Excerpted data:
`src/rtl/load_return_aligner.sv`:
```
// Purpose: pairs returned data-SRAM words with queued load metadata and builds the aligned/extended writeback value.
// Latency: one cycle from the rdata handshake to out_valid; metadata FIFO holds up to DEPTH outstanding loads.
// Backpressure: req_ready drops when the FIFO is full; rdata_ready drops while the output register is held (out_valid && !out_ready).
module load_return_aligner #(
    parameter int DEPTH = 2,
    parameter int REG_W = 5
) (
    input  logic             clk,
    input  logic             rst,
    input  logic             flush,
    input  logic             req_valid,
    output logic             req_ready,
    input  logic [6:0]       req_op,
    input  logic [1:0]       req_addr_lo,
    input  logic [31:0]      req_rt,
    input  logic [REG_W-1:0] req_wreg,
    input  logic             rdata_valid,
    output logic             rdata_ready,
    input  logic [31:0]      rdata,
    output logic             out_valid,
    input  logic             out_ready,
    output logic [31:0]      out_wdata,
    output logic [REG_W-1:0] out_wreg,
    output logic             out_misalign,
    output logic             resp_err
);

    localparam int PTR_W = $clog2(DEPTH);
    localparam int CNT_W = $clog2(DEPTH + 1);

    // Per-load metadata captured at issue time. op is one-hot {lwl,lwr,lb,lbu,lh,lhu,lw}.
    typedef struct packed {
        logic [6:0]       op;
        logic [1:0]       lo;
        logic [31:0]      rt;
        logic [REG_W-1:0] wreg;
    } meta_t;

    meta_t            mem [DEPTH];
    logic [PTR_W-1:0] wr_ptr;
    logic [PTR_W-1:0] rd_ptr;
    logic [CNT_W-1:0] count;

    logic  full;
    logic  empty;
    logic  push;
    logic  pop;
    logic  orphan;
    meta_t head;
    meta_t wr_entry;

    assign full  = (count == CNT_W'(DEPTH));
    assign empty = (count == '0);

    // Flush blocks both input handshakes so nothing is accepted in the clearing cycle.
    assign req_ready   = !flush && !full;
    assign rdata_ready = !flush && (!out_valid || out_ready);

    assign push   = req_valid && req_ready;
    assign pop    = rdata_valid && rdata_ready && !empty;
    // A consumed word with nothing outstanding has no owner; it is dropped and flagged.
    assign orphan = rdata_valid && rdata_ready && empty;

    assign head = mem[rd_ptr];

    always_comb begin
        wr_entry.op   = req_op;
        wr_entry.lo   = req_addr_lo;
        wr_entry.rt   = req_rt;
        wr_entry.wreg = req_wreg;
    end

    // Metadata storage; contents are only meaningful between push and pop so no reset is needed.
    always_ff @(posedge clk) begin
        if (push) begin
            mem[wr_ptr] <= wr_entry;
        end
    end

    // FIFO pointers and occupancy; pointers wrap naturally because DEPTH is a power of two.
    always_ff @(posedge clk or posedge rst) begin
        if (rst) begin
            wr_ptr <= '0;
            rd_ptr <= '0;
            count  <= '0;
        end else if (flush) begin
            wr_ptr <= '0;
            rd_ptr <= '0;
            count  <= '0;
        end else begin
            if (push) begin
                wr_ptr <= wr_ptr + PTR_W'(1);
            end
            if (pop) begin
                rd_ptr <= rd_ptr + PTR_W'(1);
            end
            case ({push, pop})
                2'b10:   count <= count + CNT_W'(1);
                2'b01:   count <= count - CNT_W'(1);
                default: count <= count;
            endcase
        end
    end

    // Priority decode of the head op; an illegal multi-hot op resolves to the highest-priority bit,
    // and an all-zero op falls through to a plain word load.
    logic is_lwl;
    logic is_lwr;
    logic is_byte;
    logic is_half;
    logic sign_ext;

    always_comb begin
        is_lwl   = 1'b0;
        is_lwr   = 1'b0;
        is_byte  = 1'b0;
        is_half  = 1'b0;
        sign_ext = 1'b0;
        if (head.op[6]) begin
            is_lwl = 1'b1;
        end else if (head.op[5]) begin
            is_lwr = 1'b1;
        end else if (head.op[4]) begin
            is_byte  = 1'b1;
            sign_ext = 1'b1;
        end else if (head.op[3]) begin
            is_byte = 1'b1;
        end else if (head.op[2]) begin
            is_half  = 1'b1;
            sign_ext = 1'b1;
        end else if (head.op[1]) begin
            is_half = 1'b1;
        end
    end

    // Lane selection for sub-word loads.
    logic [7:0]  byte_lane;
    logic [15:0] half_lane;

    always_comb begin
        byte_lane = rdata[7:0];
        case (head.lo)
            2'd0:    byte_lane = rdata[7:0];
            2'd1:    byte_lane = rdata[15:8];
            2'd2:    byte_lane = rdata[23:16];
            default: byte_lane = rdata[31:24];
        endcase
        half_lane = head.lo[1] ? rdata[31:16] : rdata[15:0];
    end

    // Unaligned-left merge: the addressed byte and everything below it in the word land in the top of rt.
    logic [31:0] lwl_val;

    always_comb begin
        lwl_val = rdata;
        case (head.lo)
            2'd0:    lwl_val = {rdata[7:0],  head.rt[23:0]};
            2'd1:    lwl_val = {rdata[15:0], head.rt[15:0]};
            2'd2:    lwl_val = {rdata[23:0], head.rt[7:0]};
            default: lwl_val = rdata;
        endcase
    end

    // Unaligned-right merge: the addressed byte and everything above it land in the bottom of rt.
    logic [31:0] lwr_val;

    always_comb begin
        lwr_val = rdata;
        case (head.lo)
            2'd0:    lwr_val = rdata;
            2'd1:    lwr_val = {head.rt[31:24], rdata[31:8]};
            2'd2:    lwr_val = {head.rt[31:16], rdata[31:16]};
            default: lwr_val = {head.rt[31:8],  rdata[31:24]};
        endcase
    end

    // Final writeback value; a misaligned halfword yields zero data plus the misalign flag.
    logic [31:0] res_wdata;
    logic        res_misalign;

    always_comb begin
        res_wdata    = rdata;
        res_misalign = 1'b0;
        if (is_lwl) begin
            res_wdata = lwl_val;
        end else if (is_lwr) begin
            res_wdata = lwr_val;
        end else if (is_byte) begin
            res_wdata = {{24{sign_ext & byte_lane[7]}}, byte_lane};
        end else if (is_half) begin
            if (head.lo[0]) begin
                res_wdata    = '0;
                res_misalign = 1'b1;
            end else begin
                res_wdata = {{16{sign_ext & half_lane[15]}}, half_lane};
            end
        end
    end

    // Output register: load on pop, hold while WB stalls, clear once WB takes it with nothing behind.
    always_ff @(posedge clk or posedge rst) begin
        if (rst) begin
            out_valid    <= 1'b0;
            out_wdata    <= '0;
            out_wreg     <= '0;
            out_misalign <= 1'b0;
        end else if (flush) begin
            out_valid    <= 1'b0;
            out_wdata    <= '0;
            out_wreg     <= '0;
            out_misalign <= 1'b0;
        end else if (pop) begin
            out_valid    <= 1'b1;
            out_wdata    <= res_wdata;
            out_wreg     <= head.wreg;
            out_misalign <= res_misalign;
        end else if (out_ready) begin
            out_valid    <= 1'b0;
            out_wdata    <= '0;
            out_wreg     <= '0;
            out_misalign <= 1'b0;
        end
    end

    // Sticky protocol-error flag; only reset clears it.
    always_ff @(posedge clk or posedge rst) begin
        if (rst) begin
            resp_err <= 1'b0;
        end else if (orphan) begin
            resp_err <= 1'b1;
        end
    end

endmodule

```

What needs to be done: Out of the records, collect only those lines that contain the string "while".

Task output:
// Backpressure: req_ready drops when the FIFO is full; rdata_ready drops while the output register is held (out_valid && !out_ready).
    // Output register: load on pop, hold while WB stalls, clear once WB takes it with nothing behind.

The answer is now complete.